$ cat src/pkg/iibd_pkg.sv
// shared constants for the isolated input bus decode block
package iibd_pkg;

  // ****************************************************************
  // widths
  // ****************************************************************
  localparam int ADDR_W   = 10;
  localparam int DATA_W   = 8;
  localparam int NUM_IN   = 16;
  localparam int BASE_W   = 7;
  localparam int OFS_W    = 3;
  localparam int IRQ_W    = 16;
  localparam int BYTE_W   = 8;

  // ****************************************************************
  // address fields
  // ****************************************************************
  localparam int BASE_LSB = 3;
  localparam int BASE_MSB = 9;
  localparam int OFS_MSB  = 2;

  // ****************************************************************
  // offsets inside the eight byte block
  // ****************************************************************
  localparam logic [OFS_W-1:0] OFS_IN_LOW  = 3'h1;
  localparam logic [OFS_W-1:0] OFS_CHG_CTL = 3'h2;
  localparam logic [OFS_W-1:0] OFS_STATUS  = 3'h3;
  localparam logic [OFS_W-1:0] OFS_INT_EN  = 3'h4;
  localparam logic [OFS_W-1:0] OFS_IN_HIGH = 3'h5;

  // ****************************************************************
  // field positions and values
  // ****************************************************************
  localparam int STAT_CHG_BIT = 0;
  localparam logic [DATA_W-1:0] UNUSED_READ  = 8'hFF;
  localparam logic [DATA_W-1:0] STATUS_MASK  = 8'h01;
  localparam logic [DATA_W-1:0] INT_EN_RESET = 8'h01;
  localparam logic [DATA_W-1:0] ZERO_BYTE    = 8'h00;
  // host interrupt lines that a level jumper may select
  localparam logic [IRQ_W-1:0]  LEGAL_IRQ    = 16'hDCFC;

  typedef enum logic {CHG_OFF, CHG_ARMED} iibd_chg_t;

endpackage : iibd_pkg

$ cat src/hdl/iibd_top.sv
// host bus decode, input read back and change-of-state interrupt
//
// How it works
// - eight byte block decoded, unused answer fixed
// - base compared on address bits 3..9 only
// - low three address bits pick the register
// - fitted jumper wants 0, removed wants 1
// - filter selects map reversed within each byte
// - interrupt only on jumper chosen line
// - any input edge interrupts while enabled
// - read +2 enables, write +2 disables
// - write +1 clears the pending interrupt
// - +1 reads inputs 0..7, +5 reads 8..15
// - energized input reads 0, idle reads 1
module iibd_top
  import iibd_pkg::*;
(
  input  wire logic              clk,
  input  wire logic              rstn,
  input  wire logic [ADDR_W-1:0] addr,
  input  wire logic [DATA_W-1:0] wdata,
  input  wire logic              wr,
  input  wire logic              rd,
  output logic      [DATA_W-1:0] rdata,
  output logic                   rdHit,
  input  wire logic [BASE_W-1:0] baseJumper,
  input  wire logic [NUM_IN-1:0] inputBit,
  input  wire logic [NUM_IN-1:0] filterSelect,
  output logic      [NUM_IN-1:0] slowFilterEn,
  input  wire logic [IRQ_W-1:0]  interruptLevelSelect,
  output logic      [IRQ_W-1:0]  irqLine,
  output logic                   irq
);

  // ****************************************************************
  // reset release
  // ****************************************************************
  logic rstMeta;
  logic rstnSync;

  always_ff @(posedge clk or negedge rstn) begin
    if (!rstn) begin
      rstMeta  <= 1'b0;
      rstnSync <= 1'b0;
    end else begin
      rstMeta  <= 1'b1;
      rstnSync <= rstMeta;
    end
  end

  // ****************************************************************
  // helpers
  // ****************************************************************
  // installed jumper means the address bit must be low
  function automatic logic baseMatch(input logic [ADDR_W-1:0] a,
                                     input logic [BASE_W-1:0] j);
    baseMatch = (a[BASE_MSB:BASE_LSB] == ~j);
  endfunction : baseMatch

  function automatic logic [DATA_W-1:0] readLevels(input logic [BYTE_W-1:0] s);
    readLevels = ~s;
  endfunction : readLevels

  // ****************************************************************
  // decode
  // ****************************************************************
  logic             hit;
  logic [OFS_W-1:0] ofs;
  logic             rdAcc;
  logic             wrAcc;

  assign hit   = baseMatch(addr, baseJumper);
  assign ofs   = addr[OFS_MSB:0];
  assign rdAcc = rd && hit;
  assign wrAcc = wr && hit;

  // ****************************************************************
  // input synchronising and edge detect
  // ****************************************************************
  logic [NUM_IN-1:0] syncIn;
  logic [NUM_IN-1:0] prevIn;
  logic [NUM_IN-1:0] next_prevIn;
  logic              anyChange;

  iibd_sync #(
    .W (NUM_IN)
  ) u_sync (
    .clk  (clk),
    .rstn (rstnSync),
    .din  (inputBit),
    .dout (syncIn)
  );

  always_comb begin
    next_prevIn = syncIn;
    anyChange   = |(syncIn ^ prevIn);
  end

  always_ff @(posedge clk or negedge rstnSync) begin
    if (!rstnSync) begin
      prevIn <= '0;
    end else begin
      prevIn <= next_prevIn;
    end
  end

  // ****************************************************************
  // change-of-state control and interrupt state
  // ****************************************************************
  iibd_chg_t         chgState;
  iibd_chg_t         next_chgState;
  logic              pending;
  logic              next_pending;
  logic [DATA_W-1:0] intEnable;
  logic [DATA_W-1:0] next_intEnable;
  logic              clearReq;
  logic              setReq;

  always_comb begin
    next_chgState  = chgState;
    next_intEnable = intEnable;
    // read +2 arms, write +2 disarms
    unique case (chgState)
      CHG_OFF: begin
        if (rdAcc && ofs == OFS_CHG_CTL) begin
          next_chgState = CHG_ARMED;
        end
      end
      CHG_ARMED: begin
        if (wrAcc && ofs == OFS_CHG_CTL) begin
          next_chgState = CHG_OFF;
        end
      end
    endcase
    if (wrAcc && ofs == OFS_INT_EN) begin
      next_intEnable = wdata & STATUS_MASK;
    end
    // clear by write at +1, or write one at status
    clearReq = wrAcc && ((ofs == OFS_IN_LOW) ||
               (ofs == OFS_STATUS && wdata[STAT_CHG_BIT]));
    setReq   = anyChange && (chgState == CHG_ARMED);
    // latched; a new edge beats a clear in the same cycle
    next_pending = setReq || (pending && !clearReq);
  end

  always_ff @(posedge clk or negedge rstnSync) begin
    if (!rstnSync) begin
      chgState  <= CHG_OFF;
      pending   <= 1'b0;
      intEnable <= INT_EN_RESET;
    end else begin
      chgState  <= next_chgState;
      pending   <= next_pending;
      intEnable <= next_intEnable;
    end
  end

  // ****************************************************************
  // interrupt output
  // ****************************************************************
  // disarming also silences a bit already latched
  assign irq = pending && intEnable[STAT_CHG_BIT] && (chgState == CHG_ARMED);
  // only the fitted level jumper, no jumper means no line
  assign irqLine = {IRQ_W{irq}} & interruptLevelSelect & LEGAL_IRQ;

  // ****************************************************************
  // filter jumper routing
  // ****************************************************************
  // reversed mapping inside each byte
  always_comb begin
    for (int n = 0; n < BYTE_W; n++) begin
      slowFilterEn[BYTE_W-1-n]          = filterSelect[n];
      slowFilterEn[NUM_IN-1-n]          = filterSelect[BYTE_W+n];
    end
  end

  // ****************************************************************
  // read data
  // ****************************************************************
  logic [DATA_W-1:0] next_rdata;
  logic              next_rdHit;

  always_comb begin
    next_rdata = ZERO_BYTE;
    next_rdHit = rdAcc;
    if (rdAcc) begin
      // unused slots answer a fixed byte
      unique case (ofs)
        OFS_IN_LOW:  next_rdata = readLevels(syncIn[BYTE_W-1:0]);
        OFS_IN_HIGH: next_rdata = readLevels(syncIn[NUM_IN-1:BYTE_W]);
        OFS_STATUS:  next_rdata = {{(DATA_W-1){1'b0}}, pending};
        OFS_INT_EN:  next_rdata = intEnable;
        default:     next_rdata = UNUSED_READ;
      endcase
    end
  end

  always_ff @(posedge clk or negedge rstnSync) begin
    if (!rstnSync) begin
      rdata <= ZERO_BYTE;
      rdHit <= 1'b0;
    end else begin
      rdata <= next_rdata;
      rdHit <= next_rdHit;
    end
  end
endmodule : iibd_top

● WHAT THE TASK REQUIRES
Please find the lines in the data that contain the word "filterSelect" and copy them.

● RESPONSE TO THE TASK
  input  wire logic [NUM_IN-1:0] filterSelect,
      slowFilterEn[BYTE_W-1-n]          = filterSelect[n];
      slowFilterEn[NUM_IN-1-n]          = filterSelect[BYTE_W+n];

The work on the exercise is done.